The IL configurations presented here demonstrated increased stability of the L5-S1 and sacroiliac joints, as well as decreased stresses in S1 pedicle screws. Clinical studies could be performed to confirm whether the results of this study translate to positive patient outcomes; and further, such studies could assess the ease of placement of the described configurations. While the experimental stress reduction on the S1 pedicle screws observed with both the IL-Tri-SAI and IL-Tri-Lat could be of extreme value in preventing mechanical failure at L5-S1 junction, obtaining the correct configuration surgically could be difficult given the overlapping anatomical trajectories of the implants; it has been reported that the presence of two laterally placed triangular implants can impact the trajectory of both S2AI and standard iliac screws [31]. However, this technical issue could be overcome by placing the triangular implants after the iliac or S2AI screws. On the contrary, placement of the triangular implant in a SAI trajectory could offer some advantages while still providing a similar amount of stress reduction on S1 pedicle screws when compared to the lateral trajectory: first, it could be carried out through the same posterior approach, thus avoiding an additional surgical stage; second, the trajectory could be planned more easily to avoid impaction with the iliac screw. Even though detailed cadaveric studies might be needed to identify the anatomical landmarks and trajectory for implant placement, this innovative approach warrants careful clinical evaluation.

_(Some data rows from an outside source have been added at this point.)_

**config.mk**
```make
export PLATFORM = sky130hd
export DESIGN_NAME = cafim_id_match
export DESIGN_NICKNAME = d
export VERILOG_FILES = /design/src/cafim_pkg.sv /design/src/cafim_id_match.sv /design/src/cafim_filter_cmp.sv
export VERILOG_INCLUDE_DIRS = /design/src
export SDC_FILE = /design/constraint.sdc
export NUM_CORES = 1
export LEC_CHECK = 0
export BUFFER_PORTS_ARGS = -buffer_cell sky130_fd_sc_hd__clkbuf_2
export CAP_MARGIN = 30
export CORE_ASPECT_RATIO = 0.7
export CORE_UTILIZATION = 62
export DETAILED_ROUTE_END_ITERATION = 12
export PLACE_DENSITY = 0.82
export SKIP_LAST_GASP = 1
export SYNTH_ARGS = -nofsm -noshare
export SYNTH_HDL_FRONTEND = slang
export SYNTH_SLANG_ARGS = --single-unit
```
**constraint.sdc**
```tcl
create_clock -name clk -period 5.8 [get_ports clk]
set_input_delay 0 -clock clk [delete_from_list [all_inputs] [get_ports clk]]
set_output_delay 0 -clock clk [all_outputs]
set_load 0.01 [all_outputs]
```
**src/cafim_cfg.svh**
```systemverilog
// Constants for the acceptance filter identifier match block.
`ifndef CAFIM_CFG_SVH
`define CAFIM_CFG_SVH
`define CAFIM_NUM_FILTERS       16
`define CAFIM_FILTER_BASE       12'h000
`define CAFIM_MASK_TYPE_EN_ADDR 12'h040
`define CAFIM_ID_ADDR           12'h044
`define CAFIM_CTRL_ADDR         12'h048
`define CAFIM_STATUS_ADDR       12'h04c
`define CAFIM_STD_MSB           15
`define CAFIM_STD_LSB           5
`define CAFIM_TYPE_BIT          3
`define CAFIM_EXT_MSB           1
`define CAFIM_EXT_LSB           0
`define CAFIM_WRITE_MASK        16'hffeb
`define CAFIM_RESP_OKAY         2'b00
`define CAFIM_RESP_SLVERR       2'b10
`endif

```
**src/cafim_pkg.sv**
```systemverilog
// Types for the acceptance filter identifier match block.
package cafim_pkg;
    typedef enum logic [1:0] {
        CAFIM_W_IDLE = 2'b00,
        CAFIM_W_RESP = 2'b01
    } cafim_wstate_t;
    typedef enum logic [1:0] {
        CAFIM_R_IDLE = 2'b00,
        CAFIM_R_DATA = 2'b01
    } cafim_rstate_t;
endpackage : cafim_pkg

```
**src/cafim_id_match.sv**
```systemverilog
// Acceptance filter identifier match with an AXI4-Lite register slave.
//
// Operation
// (RL1) Bits 15:5 hold standard identifier; every bit must equal received.
// (RL2) Bits 4 and 2 read zero; writes to them ignored.
// (RL3) Type enable set and selector one: accept only extended identifiers.
// (RL4) Type enable set and selector zero: accept only standard ids.
// (RL5) Type enable clear: selector ignored, type no criterion.
// (RL6) Bits 1:0 hold extended bits 17:16; each must match.
// (RL7) Hit only when all enabled comparisons succeed together.
`timescale 1ns/100ps
`include "cafim_cfg.svh"
module cafim_id_match (
    // Clock and reset.
    input  wire logic        clk,
    input  wire logic        rst,
    // AXI4-Lite write address.
    input  wire logic [11:0] s_axi_awaddr,
    input  wire logic        s_axi_awvalid,
    output logic             s_axi_awready,
    // AXI4-Lite write data.
    input  wire logic [31:0] s_axi_wdata,
    input  wire logic [3:0]  s_axi_wstrb,
    input  wire logic        s_axi_wvalid,
    output logic             s_axi_wready,
    // AXI4-Lite write response.
    output logic [1:0]       s_axi_bresp,
    output logic             s_axi_bvalid,
    input  wire logic        s_axi_bready,
    // AXI4-Lite read address.
    input  wire logic [11:0] s_axi_araddr,
    input  wire logic        s_axi_arvalid,
    output logic             s_axi_arready,
    // AXI4-Lite read data.
    output logic [31:0]      s_axi_rdata,
    output logic [1:0]       s_axi_rresp,
    output logic             s_axi_rvalid,
    input  wire logic        s_axi_rready,
    // Received identifier from the receiver.
    input  wire logic [10:0] rx_std_id,
    input  wire logic [17:0] rx_ext_id,
    input  wire logic        rx_is_ext,
    input  wire logic        rx_id_valid,
    // Match result.
    output logic             filter_hit,
    output logic [3:0]       filter_hit_index,
    output logic             filter_result_valid
);
    localparam int NF = `CAFIM_NUM_FILTERS;

    // Filter storage has no defined reset value.
    logic [15:0] filt_q [NF];
    logic [15:0] filt_d [NF];
    logic [NF-1:0] type_en_q;
    logic [NF-1:0] type_en_d;
    logic [NF-1:0] slot_en_q;
    logic [NF-1:0] slot_en_d;
    logic [NF-1:0] hits;

    cafim_pkg::cafim_wstate_t wst_q;
    cafim_pkg::cafim_wstate_t wst_d;
    cafim_pkg::cafim_rstate_t rst_st_q;
    cafim_pkg::cafim_rstate_t rst_st_d;
    logic        aw_have_q;
    logic        aw_have_d;
    logic        w_have_q;
    logic        w_have_d;
    logic [11:0] awaddr_q;
    logic [11:0] awaddr_d;
    logic [31:0] wdata_q;
    logic [31:0] wdata_d;
    logic [3:0]  wstrb_q;
    logic [3:0]  wstrb_d;
    logic [1:0]  bresp_q;
    logic [1:0]  bresp_d;
    logic [31:0] rdata_q;
    logic [31:0] rdata_d;
    logic [1:0]  rresp_q;
    logic [1:0]  rresp_d;
    logic        hit_q;
    logic        hit_d;
    logic [3:0]  idx_q;
    logic [3:0]  idx_d;
    logic        res_v_q;
    logic        res_v_d;
    // Handshake outputs are registered from the next state, so they open
    // one cycle after reset is released.
    logic        awready_q;
    logic        wready_q;
    logic        arready_q;
    logic        bvalid_q;
    logic        rvalid_q;

    genvar g;
    generate
        for (g = 0; g < NF; g++) begin : g_cmp
            cafim_filter_cmp u_cmp (
                .filt_word            (filt_q[g]),
                .id_type_match_enable (type_en_q[g]),
                .rx_std_id            (rx_std_id),
                .rx_ext_id            (rx_ext_id),
                .rx_is_ext            (rx_is_ext),
                .hit                  (hits[g])
            );
        end
    endgenerate

    // Write channel and register update.
    always_comb begin
        logic [11:0] a;
        logic [15:0] wmask;
        a         = awaddr_q;
        wmask     = 16'h0000;
        wst_d     = wst_q;
        aw_have_d = aw_have_q;
        w_have_d  = w_have_q;
        awaddr_d  = awaddr_q;
        wdata_d   = wdata_q;
        wstrb_d   = wstrb_q;
        bresp_d   = bresp_q;
        type_en_d = type_en_q;
        slot_en_d = slot_en_q;
        for (int i = 0; i < NF; i++) begin
            filt_d[i] = filt_q[i];
        end
        case (wst_q)
            cafim_pkg::CAFIM_W_IDLE: begin
                if (s_axi_awvalid && awready_q) begin
                    aw_have_d = 1'b1;
                    awaddr_d  = s_axi_awaddr;
                end
                if (s_axi_wvalid && wready_q) begin
                    w_have_d = 1'b1;
                    wdata_d  = s_axi_wdata;
                    wstrb_d  = s_axi_wstrb;
                end
                if (aw_have_q && w_have_q) begin
                    aw_have_d = 1'b0;
                    w_have_d  = 1'b0;
                    wst_d     = cafim_pkg::CAFIM_W_RESP;
                    bresp_d   = `CAFIM_RESP_OKAY;
                    wmask     = {{8{wstrb_q[1]}}, {8{wstrb_q[0]}}};
                    // (RL2) unimplemented bits not written
                    wmask     = wmask & `CAFIM_WRITE_MASK;
                    if (a[11:6] == `CAFIM_FILTER_BASE >> 6) begin
                        filt_d[a[5:2]] = (filt_q[a[5:2]] & ~wmask)
                                       | (wdata_q[15:0] & wmask);
                    end else if (a[11:2]
                                 == `CAFIM_MASK_TYPE_EN_ADDR >> 2) begin
                        if (wstrb_q[0]) type_en_d[7:0] = wdata_q[7:0];
                        if (wstrb_q[1]) type_en_d[15:8] = wdata_q[15:8];
                    end else if (a[11:2] == `CAFIM_CTRL_ADDR >> 2) begin
                        if (wstrb_q[0]) slot_en_d[7:0] = wdata_q[7:0];
                        if (wstrb_q[1]) slot_en_d[15:8] = wdata_q[15:8];
                    end else begin
                        bresp_d = `CAFIM_RESP_SLVERR;
                    end
                end
            end
            cafim_pkg::CAFIM_W_RESP: begin
                if (s_axi_bready) begin
                    wst_d = cafim_pkg::CAFIM_W_IDLE;
                end
            end
            default: wst_d = cafim_pkg::CAFIM_W_IDLE;
        endcase
    end

    // Read channel.
    always_comb begin
        rst_st_d = rst_st_q;
        rdata_d  = rdata_q;
        rresp_d  = rresp_q;
        case (rst_st_q)
            cafim_pkg::CAFIM_R_IDLE: begin
                if (s_axi_arvalid && arready_q) begin
                    rst_st_d = cafim_pkg::CAFIM_R_DATA;
                    rresp_d  = `CAFIM_RESP_OKAY;
                    rdata_d  = 32'h0000_0000;
                    if (s_axi_araddr[11:6] == `CAFIM_FILTER_BASE >> 6) begin
                        // (RL2) unimplemented bits read zero
                        rdata_d[15:0] = filt_q[s_axi_araddr[5:2]]
                                      & `CAFIM_WRITE_MASK;
                    end else if (s_axi_araddr[11:2]
                                 == `CAFIM_MASK_TYPE_EN_ADDR >> 2) begin
                        rdata_d[15:0] = type_en_q;
                    end else if (s_axi_araddr[11:2]
                                 == `CAFIM_ID_ADDR >> 2) begin
                        rdata_d = {2'b00, rx_is_ext, rx_std_id, rx_ext_id};
                    end else if (s_axi_araddr[11:2]
                                 == `CAFIM_CTRL_ADDR >> 2) begin
                        rdata_d[15:0] = slot_en_q;
                    end else if (s_axi_araddr[11:2]
                                 == `CAFIM_STATUS_ADDR >> 2) begin
                        rdata_d = {26'h000_0000, res_v_q, hit_q, idx_q};
                    end else begin
                        rresp_d = `CAFIM_RESP_SLVERR;
                    end
                end
            end
            cafim_pkg::CAFIM_R_DATA: begin
                if (s_axi_rready) begin
                    rst_st_d = cafim_pkg::CAFIM_R_IDLE;
                end
            end
            default: rst_st_d = cafim_pkg::CAFIM_R_IDLE;
        endcase
    end

    // Match result: lowest enabled slot that hits wins.
    always_comb begin
        hit_d   = 1'b0;
        idx_d   = 4'h0;
        res_v_d = rx_id_valid;
        for (int i = NF - 1; i >= 0; i--) begin
            // (RL7) hit needs slot enabled and full match
            if (slot_en_q[i] && hits[i]) begin
                hit_d = rx_id_valid;
                idx_d = 4'(i);
            end
        end
    end

    always_ff @(posedge clk) begin
        for (int i = 0; i < NF; i++) begin
            filt_q[i] <= filt_d[i];
        end
        awaddr_q <= awaddr_d;
        wdata_q  <= wdata_d;
        wstrb_q  <= wstrb_d;
        rdata_q  <= rdata_d;
        if (rst) begin
            wst_q     <= cafim_pkg::CAFIM_W_IDLE;
            rst_st_q  <= cafim_pkg::CAFIM_R_IDLE;
            aw_have_q <= 1'b0;
            w_have_q  <= 1'b0;
            bresp_q   <= 2'b00;
            rresp_q   <= 2'b00;
            type_en_q <= 16'h0000;
            slot_en_q <= 16'h0000;
            hit_q     <= 1'b0;
            idx_q     <= 4'h0;
            res_v_q   <= 1'b0;
            awready_q <= 1'b0;
            wready_q  <= 1'b0;
            arready_q <= 1'b0;
            bvalid_q  <= 1'b0;
            rvalid_q  <= 1'b0;
        end else begin
            wst_q     <= wst_d;
            rst_st_q  <= rst_st_d;
            aw_have_q <= aw_have_d;
            w_have_q  <= w_have_d;
            bresp_q   <= bresp_d;
            rresp_q   <= rresp_d;
            type_en_q <= type_en_d;
            slot_en_q <= slot_en_d;
            hit_q     <= hit_d;
            idx_q     <= idx_d;
            res_v_q   <= res_v_d;
            awready_q <= !aw_have_d && (wst_d == cafim_pkg::CAFIM_W_IDLE);
            wready_q  <= !w_have_d && (wst_d == cafim_pkg::CAFIM_W_IDLE);
            arready_q <= (rst_st_d == cafim_pkg::CAFIM_R_IDLE);
            bvalid_q  <= (wst_d == cafim_pkg::CAFIM_W_RESP);
            rvalid_q  <= (rst_st_d == cafim_pkg::CAFIM_R_DATA);
        end
    end

    assign s_axi_awready = awready_q;
    assign s_axi_wready  = wready_q;
    assign s_axi_bvalid  = bvalid_q;
    assign s_axi_bresp   = bresp_q;
    assign s_axi_arready = arready_q;
    assign s_axi_rvalid  = rvalid_q;
    assign s_axi_rdata   = rdata_q;
    assign s_axi_rresp   = rresp_q;
    assign filter_hit          = hit_q;
    assign filter_hit_index    = idx_q;
    assign filter_result_valid = res_v_q;
endmodule : cafim_id_match

```
**src/cafim_filter_cmp.sv**
```systemverilog
// One filter slot compared against a received identifier.
`timescale 1ns/100ps
`include "cafim_cfg.svh"
module cafim_filter_cmp (
    // Stored filter word.
    input  wire logic [15:0] filt_word,
    input  wire logic        id_type_match_enable,
    // Received identifier.
    input  wire logic [10:0] rx_std_id,
    input  wire logic [17:0] rx_ext_id,
    input  wire logic        rx_is_ext,
    // Result.
    output logic             hit
);
    logic std_ok;
    logic ext_ok;
    logic type_ok;
    always_comb begin
        // (RL1) standard bits compare
        std_ok = (filt_word[`CAFIM_STD_MSB:`CAFIM_STD_LSB] == rx_std_id);
        // (RL6) extended upper bits compare
        ext_ok = (filt_word[`CAFIM_EXT_MSB:`CAFIM_EXT_LSB]
                  == rx_ext_id[17:16]);
        // (RL3) (RL4) (RL5) type check gated
        if (id_type_match_enable) begin
            type_ok = (filt_word[`CAFIM_TYPE_BIT] == rx_is_ext);
        end else begin
            type_ok = 1'b1;
        end
        // (RL7) all comparisons at once
        hit = std_ok && ext_ok && type_ok;
    end
endmodule : cafim_filter_cmp

```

It should be noted that augmenting pelvic fixation with additional implants may have socio-economic impacts. It is reasonable, however, to conclude that the impact of a revision surgery due to a less stable construct or broken hardware would be increased for the patient and overall medical system. Future investigations could, therefore, also address the cost-effectiveness of the configurations proposed in this study.

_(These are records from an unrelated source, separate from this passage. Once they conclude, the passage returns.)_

[src/adc_seq_pkg.sv]
package adc_seq_pkg;

    // Register byte offsets on the 32-bit bus.
    localparam logic [4:0] OFF_CTRL_A  = 5'h00;
    localparam logic [4:0] OFF_CTRL_B  = 5'h04;
    localparam logic [4:0] OFF_RES_HI  = 5'h08;
    localparam logic [4:0] OFF_RES_LO  = 5'h0C;
    localparam logic [4:0] OFF_FLAG    = 5'h10;
    localparam logic [4:0] OFF_IRQ_EN  = 5'h14;

    // Field positions.
    localparam int EN_BIT     = 0;
    localparam int GO_BIT     = 1;
    localparam int WIDTH_BIT  = 7;
    localparam int FMT_BIT    = 7;
    localparam int SEL_LSB    = 4;
    localparam int DONE_BIT   = 0;
    localparam int IRQ_EN_BIT = 0;

    // Values after reset.
    localparam logic [2:0]  CLKSEL_RST = 3'h0;
    localparam logic [31:0] RDATA_RST  = 32'h0000_0000;

    // Conversion timing.
    localparam logic [3:0] PERIODS_LAST = 4'hE;   // Fifteen bit periods, 0 to 14.
    localparam logic [3:0] PERIOD_SIGN  = 4'h1;
    localparam logic [3:0] PERIOD_LSB   = 4'hD;
    localparam int CLK_PERIOD_NS = 10;
    localparam int INSTR_TIME_NS = 40;
    localparam int INSTR_CYCLES  = (INSTR_TIME_NS + CLK_PERIOD_NS - 1) / CLK_PERIOD_NS;
    localparam int FRC_PERIOD_NS = 1600;
    localparam int FRC_CYCLES    = FRC_PERIOD_NS / CLK_PERIOD_NS;

    // Sequencer states.
    typedef enum logic [1:0] {
        ST_IDLE  = 2'b00,
        ST_DELAY = 2'b01,
        ST_CONV  = 2'b10
    } seq_state_t;

endpackage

In the current study, a biomechanical evaluation of novel sacropelvic fixation techniques using iliac screws and triangular titanium implants was performed. In general, this finite element study confirmed that sacropelvic fixation in combination with long thoracolumbar instrumentation reduced L5-S1 motion and reduced hardware stresses, suggesting a potential for reduced pseudarthrosis at L5-S1 and risk of screw breakage, respectively. The triangular implants further reduced motion of the SIJ and reduced the stresses in the iliac screws themselves, suggesting increased stability of the SIJ, reduced risk of screw failure, and a possible role in patients needing reinforced fixation; clinical evaluation may be performed to confirm the applicability of results to patient outcomes. From the comparison between the configurations with iliac screws and the corresponding configurations using S2AI screws, which both take possible micromovements between bone and instrumentation into account, we can conclude that fixation with iliac screws reduces the stresses in S1 pedicle screws and thus their risk of mechanical failure, but has a negative effect on the rod stresses with respect to S2AI.